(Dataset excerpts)
==> config.mk <==
export PLATFORM = sky130hd
export DESIGN_NAME = swnp_div_lane
export DESIGN_NICKNAME = d
export VERILOG_FILES = /design/src/rtl/swnp_pkg.sv /design/src/rtl/swnp_div_lane.sv
export SDC_FILE = /design/constraint.sdc
export NUM_CORES = 2
export LEC_CHECK = 0
export ABC_AREA = 1
export BUFFER_PORTS_ARGS = -buffer_cell sky130_fd_sc_hd__buf_2
export CAP_MARGIN = 15
export CORE_ASPECT_RATIO = 0.9
export CORE_MARGIN = 4
export CORE_UTILIZATION = 55
export CTS_CLUSTER_DIAMETER = 50
export DETAILED_ROUTE_END_ITERATION = 16
export PLACE_DENSITY = 0.76
export SLEW_MARGIN = 20
export SYNTH_ARGS = -nofsm -noshare
export SYNTH_HDL_FRONTEND = slang
export SYNTH_SLANG_ARGS = --single-unit
==> constraint.sdc <==
create_clock -name clk -period 4.9 [get_ports clk]
set_input_delay 0.735 -clock clk [delete_from_list [all_inputs] [get_ports clk]]
set_output_delay 0.735 -clock clk [all_outputs]
set_load 0.1 [all_outputs]
==> src/rtl/swnp_pkg.sv <==
// ----------------------------------------------------------------------------
// swnp_pkg: shared types and constants for the skin weight normalizer
// Word layouts of both channels, float32 constants, the divider lane stage
// record and the truncating float32 to half conversion.
// ----------------------------------------------------------------------------
package swnp_pkg;

	localparam logic [31:0] QNAN_DEFAULT = 32'hFFC00000;
	localparam logic [31:0] QUIET_BIT    = 32'h00400000;
	localparam logic [31:0] POS_INF      = 32'h7F800000;
	localparam logic [31:0] ONE_F        = 32'h3F800000;
	localparam logic [7:0]  EXP_MAX      = 8'hFF;
	localparam logic [14:0] HALF_INF     = 15'h7C00;
	localparam int          F_BIAS       = 127;
	localparam int          H_BIAS       = 15;
	localparam int          QUO_BITS     = 25;

	typedef struct packed {
		logic [31:0] pos_x;
		logic [31:0] pos_y;
		logic [31:0] pos_z;
		logic [31:0] weight_0;
		logic [31:0] weight_1;
		logic [31:0] weight_2;
		logic [31:0] weight_3;
		logic [31:0] bone_ids_in;
	} swnp_in_t;

	typedef struct packed {
		logic [31:0] out_pos_x;
		logic [31:0] out_pos_y;
		logic [31:0] out_pos_z;
		logic [63:0] half_weights;
		logic [31:0] bone_ids_out;
		logic [31:0] norm_weight_0;
		logic [31:0] norm_weight_1;
		logic [31:0] norm_weight_2;
		logic [31:0] norm_weight_3;
	} swnp_out_t;

	typedef struct packed {
		logic [QUO_BITS-1:0] rem;
		logic [QUO_BITS-1:0] quo;
		logic [23:0]         dsr;
		logic signed [9:0]   ex;
		logic                sg;
		logic                spec;
		logic [31:0]         sval;
	} swnp_div_t;

	function automatic logic is_nan(input logic [31:0] x);
		return (x[30:23] == EXP_MAX) && (x[22:0] != 23'd0);
	endfunction

	function automatic logic is_inf(input logic [31:0] x);
		return (x[30:23] == EXP_MAX) && (x[22:0] == 23'd0);
	endfunction

	function automatic logic [15:0] half_trunc(input logic [31:0] x);
		int e;
		e = int'(x[30:23]) - F_BIAS + H_BIAS;
		if (e <= 0) begin
			return {x[31], 15'd0};
		end else if (e >= 31) begin
			return {x[31], HALF_INF};
		end else begin
			return {x[31], 5'(e), x[22:13]};
		end
	endfunction

endpackage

### EXERCISE DIRECTIONS
Please transcribe the data shown above in full, exactly as it stands.

### EXPECTED OUTPUT
==> config.mk <==
export PLATFORM = sky130hd
export DESIGN_NAME = swnp_div_lane
export DESIGN_NICKNAME = d
export VERILOG_FILES = /design/src/rtl/swnp_pkg.sv /design/src/rtl/swnp_div_lane.sv
export SDC_FILE = /design/constraint.sdc
export NUM_CORES = 2
export LEC_CHECK = 0
export ABC_AREA = 1
export BUFFER_PORTS_ARGS = -buffer_cell sky130_fd_sc_hd__buf_2
export CAP_MARGIN = 15
export CORE_ASPECT_RATIO = 0.9
export CORE_MARGIN = 4
export CORE_UTILIZATION = 55
export CTS_CLUSTER_DIAMETER = 50
export DETAILED_ROUTE_END_ITERATION = 16
export PLACE_DENSITY = 0.76
export SLEW_MARGIN = 20
export SYNTH_ARGS = -nofsm -noshare
export SYNTH_HDL_FRONTEND = slang
export SYNTH_SLANG_ARGS = --single-unit
==> constraint.sdc <==
create_clock -name clk -period 4.9 [get_ports clk]
set_input_delay 0.735 -clock clk [delete_from_list [all_inputs] [get_ports clk]]
set_output_delay 0.735 -clock clk [all_outputs]
set_load 0.1 [all_outputs]
==> src/rtl/swnp_pkg.sv <==
// ----------------------------------------------------------------------------
// swnp_pkg: shared types and constants for the skin weight normalizer
// Word layouts of both channels, float32 constants, the divider lane stage
// record and the truncating float32 to half conversion.
// ----------------------------------------------------------------------------
package swnp_pkg;

	localparam logic [31:0] QNAN_DEFAULT = 32'hFFC00000;
	localparam logic [31:0] QUIET_BIT    = 32'h00400000;
	localparam logic [31:0] POS_INF      = 32'h7F800000;
	localparam logic [31:0] ONE_F        = 32'h3F800000;
	localparam logic [7:0]  EXP_MAX      = 8'hFF;
	localparam logic [14:0] HALF_INF     = 15'h7C00;
	localparam int          F_BIAS       = 127;
	localparam int          H_BIAS       = 15;
	localparam int          QUO_BITS     = 25;

	typedef struct packed {
		logic [31:0] pos_x;
		logic [31:0] pos_y;
		logic [31:0] pos_z;
		logic [31:0] weight_0;
		logic [31:0] weight_1;
		logic [31:0] weight_2;
		logic [31:0] weight_3;
		logic [31:0] bone_ids_in;
	} swnp_in_t;

	typedef struct packed {
		logic [31:0] out_pos_x;
		logic [31:0] out_pos_y;
		logic [31:0] out_pos_z;
		logic [63:0] half_weights;
		logic [31:0] bone_ids_out;
		logic [31:0] norm_weight_0;
		logic [31:0] norm_weight_1;
		logic [31:0] norm_weight_2;
		logic [31:0] norm_weight_3;
	} swnp_out_t;

	typedef struct packed {
		logic [QUO_BITS-1:0] rem;
		logic [QUO_BITS-1:0] quo;
		logic [23:0]         dsr;
		logic signed [9:0]   ex;
		logic                sg;
		logic                spec;
		logic [31:0]         sval;
	} swnp_div_t;

	function automatic logic is_nan(input logic [31:0] x);
		return (x[30:23] == EXP_MAX) && (x[22:0] != 23'd0);
	endfunction

	function automatic logic is_inf(input logic [31:0] x);
		return (x[30:23] == EXP_MAX) && (x[22:0] == 23'd0);
	endfunction

	function automatic logic [15:0] half_trunc(input logic [31:0] x);
		int e;
		e = int'(x[30:23]) - F_BIAS + H_BIAS;
		if (e <= 0) begin
			return {x[31], 15'd0};
		end else if (e >= 31) begin
			return {x[31], HALF_INF};
		end else begin
			return {x[31], 5'(e), x[22:13]};
		end
	endfunction

endpackage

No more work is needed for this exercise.